バミューダグラス
Cynodon dactylon
成長が速く、傷んでもすぐ埋まる回復力が最大の武器。暖地のスポーツターフの主役だが、日陰にはめっぽう弱く、伸びが速いぶん刈込を怠るとすぐ乱れる。
基本データ
| 科 | Poaceae |
|---|---|
| 生育型 | 暖地型 |
| 暑さ耐性 | ●●●●● |
| 寒さ耐性 | ●●●●● |
| 日陰耐性 | ●●●●● |
| 踏圧耐性 | ●●●●● |
| 乾燥耐性 | ●●●●● |
| 刈高 | 10–40 mm |
| 繁殖法 | 種子 / 切芝 / 苗(プラグ) |
| 管理度 | 手間は普通 |
| 原産地 | アフリカ, 南ヨーロッパ, アジア |
育つ環境
| 耐寒ゾーン(USDA) | 7–10 |
|---|---|
| 日照条件 | 日なた |
| 水やり | 普通 |
| 生長の速さ | 速い |
| 適した土壌pH | 5.5–7.5 |
| 出やすい病害虫 | シバツトガ・ヨトウ類 / ダラースポット / 冬枯れ・凍害 / 雑草の侵入 |
育て方
気候と日照
暖地型で、暑さと踏圧への強さは芝草のなかでも最上位。
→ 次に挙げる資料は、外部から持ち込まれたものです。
From an optimization exercise on the open Yosys and OpenROAD flow, aimed at small area and a short achievable clock period; shortcuts taken in it are not production practice.
No run shown here included a check of the RTL's function; only the layout flow was run.
No activity file was given, so power comes from the tool's default toggle rates.

[flow/constraint.sdc]
create_clock -name core_clock -period 3.0 [get_ports {clk}]
set_input_delay 0.6000 -clock core_clock [delete_from_list [all_inputs] [get_ports {clk}]]
set_output_delay 0.6000 -clock core_clock [all_outputs]
set_load 0.01 [all_outputs]
[flow/config.mk]
export PLATFORM = sky130hd
export DESIGN_NAME = FPM
export DESIGN_NICKNAME = FPM
export VERILOG_FILES = /design/flow/design.v
export SDC_FILE = /design/flow/constraint.sdc
export NUM_CORES = 4
export LEC_CHECK = 0
export CAP_MARGIN = 20
export CORE_MARGIN = 2
export CORE_UTILIZATION = 55
export SETUP_SLACK_MARGIN = 1.0
export SLEW_MARGIN = 20
export SYNTH_HIERARCHICAL = 1
export SYNTH_MINIMUM_KEEP_SIZE = 0
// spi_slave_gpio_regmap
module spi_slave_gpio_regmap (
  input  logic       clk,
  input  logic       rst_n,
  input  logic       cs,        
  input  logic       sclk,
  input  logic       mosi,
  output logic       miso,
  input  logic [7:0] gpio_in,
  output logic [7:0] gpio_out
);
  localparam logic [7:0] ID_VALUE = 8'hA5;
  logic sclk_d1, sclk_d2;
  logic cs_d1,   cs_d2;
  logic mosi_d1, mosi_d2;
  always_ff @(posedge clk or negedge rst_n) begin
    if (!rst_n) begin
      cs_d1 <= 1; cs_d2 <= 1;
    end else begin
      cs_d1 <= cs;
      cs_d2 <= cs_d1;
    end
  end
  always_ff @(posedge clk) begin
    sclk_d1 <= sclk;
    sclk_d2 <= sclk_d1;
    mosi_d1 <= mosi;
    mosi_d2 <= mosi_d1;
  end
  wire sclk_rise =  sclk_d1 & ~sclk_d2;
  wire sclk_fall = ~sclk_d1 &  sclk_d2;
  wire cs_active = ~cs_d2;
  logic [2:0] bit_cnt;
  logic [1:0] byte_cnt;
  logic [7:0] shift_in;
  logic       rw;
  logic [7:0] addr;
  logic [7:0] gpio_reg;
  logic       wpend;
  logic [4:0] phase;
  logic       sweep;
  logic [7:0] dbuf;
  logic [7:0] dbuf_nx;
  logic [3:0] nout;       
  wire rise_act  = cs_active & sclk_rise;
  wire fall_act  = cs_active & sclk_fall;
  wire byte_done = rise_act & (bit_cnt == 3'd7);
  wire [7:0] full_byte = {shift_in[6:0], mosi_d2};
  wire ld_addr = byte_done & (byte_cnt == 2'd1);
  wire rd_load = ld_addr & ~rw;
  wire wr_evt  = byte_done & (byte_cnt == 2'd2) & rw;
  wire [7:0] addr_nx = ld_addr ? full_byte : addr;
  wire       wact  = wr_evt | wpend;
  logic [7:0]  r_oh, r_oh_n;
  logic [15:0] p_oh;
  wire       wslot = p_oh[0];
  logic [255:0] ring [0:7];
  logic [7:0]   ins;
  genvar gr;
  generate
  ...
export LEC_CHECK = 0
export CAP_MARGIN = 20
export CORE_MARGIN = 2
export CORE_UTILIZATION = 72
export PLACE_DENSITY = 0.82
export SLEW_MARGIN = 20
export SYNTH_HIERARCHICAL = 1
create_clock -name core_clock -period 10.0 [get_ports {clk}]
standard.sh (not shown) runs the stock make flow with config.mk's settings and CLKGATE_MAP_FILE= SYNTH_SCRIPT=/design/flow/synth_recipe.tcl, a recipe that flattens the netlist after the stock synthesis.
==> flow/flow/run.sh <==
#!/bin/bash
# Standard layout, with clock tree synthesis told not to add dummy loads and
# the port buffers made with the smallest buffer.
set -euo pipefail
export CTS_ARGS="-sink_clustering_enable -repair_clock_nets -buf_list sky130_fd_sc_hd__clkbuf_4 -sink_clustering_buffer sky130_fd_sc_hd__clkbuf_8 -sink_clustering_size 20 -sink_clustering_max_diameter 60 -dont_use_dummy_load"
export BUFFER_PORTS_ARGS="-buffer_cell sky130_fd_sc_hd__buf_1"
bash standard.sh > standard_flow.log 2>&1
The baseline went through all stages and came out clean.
This design comes from an exercise in tuning for small area and a short achievable clock period on the open sky130 flow, not from production work.
At most, simulation tests tie the RTL to the original design; equivalence was not proved.
No functional check of the RTL was part of run 1.
Power is estimated from default activity; no workload was simulated.

## flow/run.sh

```bash
#!/bin/bash
# synth_recipe.tcl (not shown) runs the flow's synth.tcl, then flattens the netlist and writes it again
# the make line also repeats each setting of config.mk as NAME=value (left out here)
make -C /OpenROAD-flow-scripts/flow DESIGN_CONFIG=/design/flow/config.mk WORK_HOME=/design/flow/orfs CLKGATE_MAP_FILE= SYNTH_SCRIPT=/design/flow/synth_recipe.tcl finish
```

## flow/constraint.sdc

```tcl
create_clock -name core_clock -period 9.0 [get_ports {clk}]
set_input_delay 1.8000 -clock core_clock [delete_from_list [all_inputs] [get_ports {clk}]]
set_output_delay 1.8000 -clock core_clock [all_outputs]
set_load 0.01 [all_outputs]
```

## flow/config.mk

```make
export PLATFORM = sky130hd
export DESIGN_NAME = riscv_ppu
export DESIGN_NICKNAME = riscv_ppu
export VERILOG_FILES = /design/flow/design.v
export SDC_FILE = /design/flow/constraint.sdc
export NUM_CORES = 4
export LEC_CHECK = 0
export ABC_CLOCK_PERIOD_IN_PS = 4000
export CAP_MARGIN = 20
export CORE_MARGIN = 2
export CORE_UTILIZATION = 40
export PLACE_DENSITY = 0.6
export SETUP_SLACK_MARGIN = 4.5
export SLEW_MARGIN = 20
```
From an optimization exercise on the open Yosys and OpenROAD flow, aimed at small area and a short achievable clock period; shortcuts taken in it are not production practice. Only simulation tests tie the RTL to the original design; equivalence was not proved. No driver is modelled on the clock port, so clocking that relies on it looks cheaper here than on a real chip. Power is estimated from default activity; no workload was simulated.

==> flow/design.v (excerpt) <==
module parameterized_signed_alu #(parameter in_data_width=16,out_data_width=16,arith_out_data_width=32)(
input signed [in_data_width-1:0]A,B,
input clk,rst,
input [3:0]alu_fn,
output shift_flag,arith_flag,logic_flag,cmp_flag,carry_out,
output [out_data_width-1:0]shift_out,logic_out,cmp_out,
output signed[arith_out_data_width-1:0] arith_out
);
For scale: roughly 48 flip-flops, ~120 I/O pins, ~16000 µm² of cells after synthesis.
clock: 85.0 ns
lec_check: 0
abc_area: 1
cap_margin: 20
core_margin: 2
core_utilization: 70
slew_margin: 20
synth_hierarchical: 1
synth_minimum_keep_size: 0
standard.sh (not shown) runs the stock make flow with config.mk's settings and CLKGATE_MAP_FILE= SYNTH_SCRIPT=/design/flow/synth_recipe.tcl, a recipe that flattens the netlist after the stock synthesis.
==> flow/flow/run.sh <==
#!/bin/bash
export BUFFER_PORTS_ARGS="-buffer_cell sky130_fd_sc_hd__buf_2"
export PRE_CTS_TCL="$PWD/flow/tighten.tcl"
export TIGHT_PERIOD=29.0
bash standard.sh > standard.log 2>&1
==> flow/flow/tighten.tcl <==
# Runs at the start of the CTS step (PRE_CTS_TCL), on the placed design.
# Repair setup timing against a clock of TIGHT_PERIOD ns (same input/output delays),
# legalize, then restore the step's own constraints (the design's clock period).
set sdc_in $::env(RESULTS_DIR)/3_place.sdc
set f [open $sdc_in r]
set txt [read $f]
close $f
regsub -all -- {-period\s+[0-9.]+} $txt "-period $::env(TIGHT_PERIOD)" tight
set tight_sdc $::env(OBJECTS_DIR)/tight_clock.sdc
set f [open $tight_sdc w]
puts $f $tight
close $f

set_dont_use $::env(DONT_USE_CELLS)
read_sdc $tight_sdc
estimate_parasitics -placement
puts "tighten: worst slack at $::env(TIGHT_PERIOD) ns before repair: [sta::worst_slack_cmd max]"
repair_timing -setup -repair_tns 100 -verbose
detailed_placement
estimate_parasitics -placement
puts "tighten: worst slack at $::env(TIGHT_PERIOD) ns after repair: [sta::worst_slack_cmd max]"
read_sdc $sdc_in
puts "tighten: constraints restored from $sdc_in, worst slack [sta::worst_slack_cmd max]"
The first run produced a clean layout.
ほふく茎と地下茎の両方で広がるため、傷んでも驚くほど早く塞がる。日陰にはほとんど耐えないので、一日6時間以上の直射がある場所に限る。
植えつけ
種子・切芝・ほふく茎のいずれでも。適期は5〜7月で、地温が20℃を超えてから。広がる力が強く、花壇や隣家へ侵入するので、根止め材を20cm以上の深さで入れておく。
水やり
乾燥に非常に強く、活着後は雨だけでほぼ足りる。真夏に色が抜けても、水をやれば数日で戻る。
刈込
生長が速く、生育期は週1〜2回。刈高10〜30mm。低く刈るほど密になるが、そのぶん刈込頻度が上がる。
施肥
生育期(6〜8月)に月1回の窒素で色と密度が保てる。秋以降の窒素は冬枯れを悪化させるので止める。
病害虫と冬越し
シバツトガやヨトウ類の食害で、一晩で葉が刈られたようになることがある。冬は休眠して完全に茶色くなり、関東以北では低温で株ごと枯れる年もある。緑を保ちたい場合は秋にペレニアルライグラスをオーバーシードする。